Approach to fecal incontinence and constipation in older hospitalized patients.
Hosp Pract (Minneap). 2011 Feb;39(1):97-104
Authors: Leung FW, Rao SS
Although constipation and fecal incontinence are commonly encountered in older hospitalized patients, there is a paucity of clinical studies in this field. In this article we discuss the approach to and management of patients with these problems based on evidence and studies performed on patients in the ambulatory care setting, nursing home setting, and our experience. Our recommendations are applicable to older hospitalized patients. Successful management of these patients depends on identifying and treating underlying cause(s), such as infection, dietary factors, medication, or immobility-induced incontinence, constipation, or fecal impaction. For a hospitalized patient, a digital rectal examination should be performed to rule out fecal impaction and overflow incontinence. If there is no impaction but a weak anal sphincter, stool softeners or laxatives should be discontinued, as they cause diarrhea/fecal incontinence. In a patient with diarrhea/incontinence and suspected infection, management includes checking stool for Clostridium difficile toxin, E0157, ova and parasites, and culture.
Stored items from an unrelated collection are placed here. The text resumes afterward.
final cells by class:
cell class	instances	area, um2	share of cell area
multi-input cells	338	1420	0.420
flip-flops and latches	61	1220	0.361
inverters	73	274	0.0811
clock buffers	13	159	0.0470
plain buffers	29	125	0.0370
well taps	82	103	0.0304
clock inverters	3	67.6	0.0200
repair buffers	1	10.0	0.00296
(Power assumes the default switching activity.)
$ cat src/rtl/fp_div_issue.sv
// fp_div_issue -- operand issue / result capture controller for FP_Divider.
//
// Accepts single-precision operand pairs on a valid/ready handshake and
// classifies them. Ordinary operands are presented to the divider with a
// one-cycle en pulse, and the divider's registered quotient is captured on the
// following cycle. Zero, inf, NaN, flushed denormals and out-of-range
// exponents skip the divider and load the IEEE-754 result directly, so the
// downstream consumer always sees one valid/ready result stream.
//
// Optional feature macro: FP_DIV_FLAGS_EN (adds out_flags and its register).
//
// Ports:
//   clk, rst         clock; asynchronous active-low reset
//   in_valid/ready   operand handshake
//   in_a, in_b       dividend / divisor (IEEE single)
//   div_a, div_b     operand registers, wired to divider A/B
//   div_en           divider enable, high only in the ISSUE cycle
//   div_c            divider registered quotient C
//   out_valid/ready  result handshake
//   out_c            registered quotient
//   out_flags        {invalid, div_by_zero, overflow, underflow}
//                    (only with FP_DIV_FLAGS_EN)

module fp_div_issue #(
    parameter int DW     = 32,
    parameter int EX_DW  = 8,
    parameter int MAN_DW = 23
) (
    input  logic          clk,
    input  logic          rst,
    input  logic          in_valid,
    output logic          in_ready,
    input  logic [DW-1:0] in_a,
    input  logic [DW-1:0] in_b,
    output logic [DW-1:0] div_a,
    output logic [DW-1:0] div_b,
    output logic          div_en,
    input  logic [DW-1:0] div_c,
    output logic          out_valid,
    input  logic          out_ready,
    output logic [DW-1:0] out_c
`ifdef FP_DIV_FLAGS_EN
    ,
    output logic [3:0]    out_flags
`endif
);

    localparam logic [EX_DW-1:0]  EXP_MAX = {EX_DW{1'b1}};
    localparam logic [EX_DW-1:0]  EXP_ZRO = '0;
    localparam logic [MAN_DW-1:0] MAN_ZRO = '0;
    // Quiet NaN: sign 0, exponent all ones, mantissa MSB set.
    localparam logic [DW-1:0]     QNAN    = {1'b0, EXP_MAX, 1'b1, {(MAN_DW-1){1'b0}}};
    localparam logic signed [9:0] BIAS    = 10'sd127;
    localparam logic signed [9:0] E_OVF   = 10'sd255;

    typedef enum logic [1:0] {
        IDLE  = 2'd0,
        ISSUE = 2'd1,
        CAPT  = 2'd2,
        HOLD  = 2'd3
    } state_t;

    state_t state, state_nx;

    // ------------------------------------------------------------------
    // Operand field decode (on the raw inputs, so the class is known on
    // the accept edge itself)
    // ------------------------------------------------------------------
    logic              sign_q;
    logic [EX_DW-1:0]  ea, eb;
    logic [MAN_DW-1:0] ma, mb;
    logic              a_zero, b_zero, a_inf, b_inf, a_nan, b_nan;
    logic signed [9:0] exp_q;

    logic c_invalid, c_inf, c_dbz, c_zero, c_ovf, c_unf, finite_nz;
    logic special;
    logic [DW-1:0] spec_c;

    always_comb begin
        sign_q = in_a[DW-1] ^ in_b[DW-1];
        ea     = in_a[DW-2 -: EX_DW];
        eb     = in_b[DW-2 -: EX_DW];
        ma     = in_a[MAN_DW-1:0];
        mb     = in_b[MAN_DW-1:0];

        // Denormals are flushed: any zero exponent counts as zero.
        a_zero = (ea == EXP_ZRO);
        b_zero = (eb == EXP_ZRO);
        a_inf  = (ea == EXP_MAX) && (ma == MAN_ZRO);
        b_inf  = (eb == EXP_MAX) && (mb == MAN_ZRO);
        a_nan  = (ea == EXP_MAX) && (ma != MAN_ZRO);
        b_nan  = (eb == EXP_MAX) && (mb != MAN_ZRO);

        // Quotient exponent; one less when the mantissa quotient is < 1,
        // because the divider then normalises by one place.
        exp_q = $signed({2'b00, ea}) - $signed({2'b00, eb}) + BIAS
              - $signed({9'b0, (ma < mb)});

        // Mutually exclusive classes, evaluated in priority order.
        c_invalid = a_nan || b_nan || (a_zero && b_zero) || (a_inf && b_inf);
        c_inf     = !c_invalid && a_inf;
        c_dbz     = !c_invalid && !a_inf && b_zero;
        c_zero    = !c_invalid && !a_inf && !b_zero && (a_zero || b_inf);
        finite_nz = !c_invalid && !c_inf && !c_dbz && !c_zero;
        c_ovf     = finite_nz && (exp_q >= E_OVF);
        c_unf     = finite_nz && (exp_q <= 10'sd0);

        special = c_invalid || c_inf || c_dbz || c_zero || c_ovf || c_unf;

        if (c_invalid)
            spec_c = QNAN;
        else if (c_inf || c_dbz || c_ovf)
            spec_c = {sign_q, EXP_MAX, MAN_ZRO};
        else
            spec_c = {sign_q, EXP_ZRO, MAN_ZRO};
    end

    // ------------------------------------------------------------------
    // Control FSM
    // ------------------------------------------------------------------
    logic accept;

    always_ff @(posedge clk or negedge rst) begin
        if (!rst)
            state <= IDLE;
        else
            state <= state_nx;
    end

    always_comb begin
        state_nx  = state;
        in_ready  = 1'b0;
        div_en    = 1'b0;
        out_valid = 1'b0;
        accept    = 1'b0;

        case (state)
            IDLE: begin
                // Held low during reset even though state is already IDLE.
                in_ready = rst;
                accept   = in_valid && rst;
                if (accept)
                    state_nx = special ? HOLD : ISSUE;
            end
            ISSUE: begin
                div_en   = 1'b1;
                state_nx = CAPT;
            end
            CAPT: begin
                state_nx = HOLD;
            end
            HOLD: begin
                out_valid = 1'b1;
                // A new pair can only enter on the same edge the current
                // result leaves, which keeps out_c stable under backpressure.
                in_ready  = out_ready;
                accept    = in_valid && out_ready;
                if (accept)
                    state_nx = special ? HOLD : ISSUE;
                else if (out_ready)
                    state_nx = IDLE;
            end
            default: state_nx = IDLE;
        endcase
    end

    // ------------------------------------------------------------------
    // Operand and result registers
    // ------------------------------------------------------------------
    always_ff @(posedge clk or negedge rst) begin
        if (!rst) begin
            div_a <= '0;
            div_b <= '0;
        end else if (accept) begin
            div_a <= in_a;
            div_b <= in_b;
        end
    end

    always_ff @(posedge clk or negedge rst) begin
        if (!rst)
            out_c <= '0;
        else if (accept && special)
            out_c <= spec_c;
        else if (state == CAPT)
            out_c <= div_c;
    end

`ifdef FP_DIV_FLAGS_EN
    always_ff @(posedge clk or negedge rst) begin
        if (!rst)
            out_flags <= 4'b0000;
        else if (accept && special)
            out_flags <= {c_invalid, c_dbz, c_ovf, c_unf};
        else if (state == CAPT)
            out_flags <= 4'b0000;
    end
`endif

endmodule
===== config.mk =====
export PLATFORM = sky130hd
export DESIGN_NAME = jtag_scan_master
export DESIGN_NICKNAME = d
export VERILOG_FILES = /design/src/rtl/jtag_scan_master.sv
export SDC_FILE = /design/constraint.sdc
export NUM_CORES = 1
export LEC_CHECK = 0
export ABC_CLOCK_PERIOD_IN_PS = 9100
export CELL_PAD_IN_SITES_DETAIL_PLACEMENT = 0
export CELL_PAD_IN_SITES_GLOBAL_PLACEMENT = 1
export CORE_MARGIN = 2
export CORE_UTILIZATION = 42
export CTS_BUF_LIST = sky130_fd_sc_hd__clkbuf_4 sky130_fd_sc_hd__clkbuf_8 sky130_fd_sc_hd__clkbuf_16
export DETAILED_ROUTE_END_ITERATION = 10
export HOLD_SLACK_MARGIN = 0.12
export PLACE_DENSITY = 0.8
export SLEW_MARGIN = 5
export SYNTH_ARGS = -nofsm -noshare
export SYNTH_HDL_FRONTEND = slang
export SYNTH_SLANG_ARGS = --single-unit

===== constraint.sdc =====
create_clock -name clk -period 9.1 [get_ports clk]
set_input_delay 1.365 -clock clk [delete_from_list [all_inputs] [get_ports clk]]
set_output_delay 1.365 -clock clk [all_outputs]
set_load 0.01 [all_outputs]

===== src/rtl/jtag_scan_master.sv =====
// jtag_scan_master: command-driven JTAG master.
// Takes TLR-reset, IR-scan and DR-scan commands and walks the TAP through them.
// TCK is derived from clk. TMS and TDI are driven once per TCK step. TDO bits
// captured in Shift-xR are returned on the response interface.
//
// Ports
//   clk, reset       system clock; asynchronous active-high reset
//   cmd_valid/ready  command handshake; ready only while idle in Run-Test-Idle
//   cmd_op           0 TLR reset, 1 IR scan, 2 DR scan, 3 reserved (rejected)
//   cmd_len          DR scan length 1..MAX_BITS (IR scans use IR_LENGTH)
//   cmd_data         TDI bits, LSB shifted first
//   cmd_pause        route Exit1 -> Pause -> Exit2 -> Update instead of Exit1 -> Update
//   rsp_valid/err    one-clk completion pulse; err marks a rejected command
//   rsp_data         captured TDO, bit i from shift step i, upper bits zero
//   busy             inverse of cmd_ready
//   tck, tms, tdi    JTAG outputs; tdo JTAG input
module jtag_scan_master #(
    parameter int unsigned IR_LENGTH = 4,
    parameter int unsigned MAX_BITS  = 64,
    parameter int unsigned TCK_DIV   = 4
) (
    input  logic                clk,
    input  logic                reset,
    input  logic                cmd_valid,
    output logic                cmd_ready,
    input  logic [1:0]          cmd_op,
    input  logic [6:0]          cmd_len,
    input  logic [MAX_BITS-1:0] cmd_data,
    input  logic                cmd_pause,
    output logic                rsp_valid,
    output logic                rsp_err,
    output logic [MAX_BITS-1:0] rsp_data,
    output logic                busy,
    output logic                tck,
    output logic                tms,
    output logic                tdi,
    input  logic                tdo
);

    localparam int unsigned     DivW    = (TCK_DIV > 1) ? $clog2(TCK_DIV) : 1;
    localparam int unsigned     IdxW    = (MAX_BITS > 1) ? $clog2(MAX_BITS) : 1;
    localparam logic [DivW-1:0] DivLast = DivW'(TCK_DIV - 1);
    localparam logic [6:0]      IrLen   = 7'(IR_LENGTH);
    localparam logic [6:0]      MaxLen  = 7'(MAX_BITS);

    // Step states are named after the TAP state the TAP occupies during the step.
    typedef enum logic [3:0] {
        StIdle, StTlr, StRti, StSelDr, StSelIr, StCapture, StShift,
        StExit1, StPause, StExit2, StUpdate, StDone
    } state_e;

    state_e                state_q;
    logic [DivW-1:0]       div_q;
    logic [6:0]            bit_q;
    logic [6:0]            len_q;
    logic                  is_ir_q;
    logic                  pause_q;
    logic                  auto_q;   // TLR issued by reset: completes without a response
    logic                  err_q;
    logic [MAX_BITS-1:0]   data_q;
    logic [MAX_BITS-1:0]   cap_q;
    logic [6:0]            bit_inc;

    assign bit_inc = bit_q + 7'd1;
    assign busy    = ~cmd_ready;

    always_ff @(posedge clk or posedge reset) begin
        if (reset) begin
            state_q   <= StTlr;
            div_q     <= '0;
            bit_q     <= '0;
            len_q     <= '0;
            is_ir_q   <= 1'b0;
            pause_q   <= 1'b0;
            auto_q    <= 1'b1;
            err_q     <= 1'b0;
            data_q    <= '0;
            cap_q     <= '0;
            cmd_ready <= 1'b0;
            rsp_valid <= 1'b0;
            rsp_err   <= 1'b0;
            rsp_data  <= '0;
            tck       <= 1'b0;
            tms       <= 1'b1;
            tdi       <= 1'b0;
        end else begin
            rsp_valid <= 1'b0;
            rsp_err   <= 1'b0;
            case (state_q)
                StIdle: begin
                    cmd_ready <= 1'b1;
                    if (cmd_valid && cmd_ready) begin
                        cmd_ready <= 1'b0;
                        data_q    <= cmd_data;
                        pause_q   <= cmd_pause;
                        cap_q     <= '0;
                        div_q     <= '0;
                        bit_q     <= '0;
                        is_ir_q   <= (cmd_op == 2'd1);
                        len_q     <= (cmd_op == 2'd1) ? IrLen : cmd_len;
                        if (cmd_op == 2'd3 ||
                            (cmd_op == 2'd2 && (cmd_len == 7'd0 || cmd_len > MaxLen))) begin
                            err_q   <= 1'b1;
                            state_q <= StDone;
                        end else begin
                            tms     <= 1'b1;
                            state_q <= (cmd_op == 2'd0) ? StTlr : StRti;
                        end
                    end
                end
                StDone: begin
                    rsp_valid <= ~auto_q;
                    rsp_err   <= err_q;
                    if (!auto_q) begin
                        rsp_data <= err_q ? '0 : cap_q;
                    end
                    auto_q  <= 1'b0;
                    err_q   <= 1'b0;
                    state_q <= StIdle;
                end
                default: begin
                    // Stepping: low half then high half, each TCK_DIV clks long.
                    if (div_q != DivLast) begin
                        div_q <= div_q + 1'b1;
                    end else begin
                        div_q <= '0;
                        if (!tck) begin
                            tck <= 1'b1;
                            if (state_q == StShift) begin
                                cap_q[bit_q[IdxW-1:0]] <= tdo;
                            end
                        end else begin
                            // Falling edge ends the step; set up TMS/TDI for the next one.
                            tck <= 1'b0;
                            unique case (state_q)
                                StTlr: begin
                                    if (bit_q == 7'd5) begin
                                        tms     <= 1'b0;
                                        state_q <= StDone;
                                    end else begin
                                        bit_q <= bit_inc;
                                        tms   <= (bit_q != 7'd4);
                                    end
                                end
                                StRti: begin
                                    tms     <= is_ir_q;
                                    state_q <= StSelDr;
                                end
                                StSelDr: begin
                                    tms     <= 1'b0;
                                    state_q <= is_ir_q ? StSelIr : StCapture;
                                end
                                StSelIr: begin
                                    tms     <= 1'b0;
                                    state_q <= StCapture;
                                end
                                StCapture: begin
                                    bit_q   <= '0;
                                    tms     <= (len_q == 7'd1);
                                    tdi     <= data_q[0];
                                    state_q <= StShift;
                                end
                                StShift: begin
                                    if (bit_inc == len_q) begin
                                        tms     <= ~pause_q;
                                        tdi     <= 1'b0;
                                        state_q <= StExit1;
                                    end else begin
                                        bit_q <= bit_inc;
                                        tms   <= ((bit_inc + 7'd1) == len_q);
                                        tdi   <= data_q[bit_inc[IdxW-1:0]];
                                    end
                                end
                                StExit1: begin
                                    tms     <= pause_q;
                                    state_q <= pause_q ? StPause : StUpdate;
                                end
                                StPause: begin
                                    tms     <= 1'b1;
                                    state_q <= StExit2;
                                end
                                StExit2: begin
                                    tms     <= 1'b0;
                                    state_q <= StUpdate;
                                end
                                StUpdate: begin
                                    tms     <= 1'b0;
                                    state_q <= StDone;
                                end
                                default: state_q <= StIdle;
                            endcase
                        end
                    end
                end
            endcase
        end
    end

endmodule
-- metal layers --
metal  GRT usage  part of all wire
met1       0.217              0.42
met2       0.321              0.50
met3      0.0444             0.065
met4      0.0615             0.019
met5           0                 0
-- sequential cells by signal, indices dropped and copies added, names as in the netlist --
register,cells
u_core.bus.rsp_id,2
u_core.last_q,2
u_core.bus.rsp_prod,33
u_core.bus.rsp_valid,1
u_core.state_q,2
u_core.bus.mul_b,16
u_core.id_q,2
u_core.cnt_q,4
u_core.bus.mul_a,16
$ cat src/rtl/mem_pkg.sv
// Shared definitions for the RV64 memory-access stage: memop encodings,
// FSM state type, trap causes and small size-decoding helpers.
package mem_pkg;

    localparam int XLEN = 64;

    // funct3 encodings for loads/stores (3'b111 behaves like MEM_D)
    localparam logic [2:0] MEM_B  = 3'b000;
    localparam logic [2:0] MEM_H  = 3'b001;
    localparam logic [2:0] MEM_W  = 3'b010;
    localparam logic [2:0] MEM_D  = 3'b011;
    localparam logic [2:0] MEM_BU = 3'b100;
    localparam logic [2:0] MEM_HU = 3'b101;
    localparam logic [2:0] MEM_WU = 3'b110;

    localparam logic [XLEN-1:0] CAUSE_LD_MISALIGN = 64'd4;
    localparam logic [XLEN-1:0] CAUSE_ST_MISALIGN = 64'd6;

    typedef enum logic [1:0] {
        ST_IDLE = 2'd0,
        ST_WAIT = 2'd1,
        ST_DONE = 2'd2
    } state_e;

    // Low address bits that must be zero for a naturally aligned access
    function automatic logic [2:0] offset_mask(input logic [1:0] size_code);
        case (size_code)
            2'd0:    return 3'b000;
            2'd1:    return 3'b001;
            2'd2:    return 3'b011;
            default: return 3'b111;
        endcase
    endfunction

    // Byte enables for an access of the given size starting at lane 0
    function automatic logic [7:0] byte_mask(input logic [1:0] size_code);
        case (size_code)
            2'd0:    return 8'h01;
            2'd1:    return 8'h03;
            2'd2:    return 8'h0F;
            default: return 8'hFF;
        endcase
    endfunction

endpackage
<file path="config.mk">
export PLATFORM = sky130hd
export DESIGN_NAME = dmem_arbiter_flat
export DESIGN_NICKNAME = d
export VERILOG_FILES = /design/src/rtl/dmem_arbiter_if.sv /design/src/rtl/dmem_arbiter.sv /design/src/flat_wrapper.sv
export SDC_FILE = /design/constraint.sdc
export NUM_CORES = 1
export LEC_CHECK = 0
export BUFFER_PORTS_ARGS = -buffer_cell sky130_fd_sc_hd__buf_2
export CORE_AREA = 2 2 95 97
export CTS_BUF_LIST = sky130_fd_sc_hd__clkbuf_8
export DETAILED_ROUTE_END_ITERATION = 8
export DIE_AREA = 0 0 97 99
export PLACE_DENSITY_LB_ADDON = 0.05
export SLEW_MARGIN = 20
export SYNTH_ARGS = -nofsm -noshare
export SYNTH_HDL_FRONTEND = slang
export SYNTH_SLANG_ARGS = --single-unit
</file>
<file path="constraint.sdc">
create_clock -name clk1 -period 1.6 [get_ports clk1]
set_input_delay 0.08 -clock clk1 [delete_from_list [all_inputs] [get_ports clk1]]
set_output_delay 0.08 -clock clk1 [all_outputs]
set_load 0.01 [all_outputs]
</file>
If the patient is on enteral nutrition, osmotic diarrhea-induced incontinence should be considered. Nursing care includes use of absorbent pads, special undergarments, anal hygiene, and skin care. Medications such as loperamide or diphenoxylate/atropine are useful for diarrhea with incontinence. Laxatives (eg, polyethylene glycol, lactulose), secretagogues (eg, lubiprostone), enemas, suppositories, and timed toileting assistance may be effective for constipation. Despite appropriate management, older hospitalized patients may remain incontinent because of dementia, immobility, or comorbid issues. Treatment should be tailored to the underlying mechanism(s) and needs of each patient.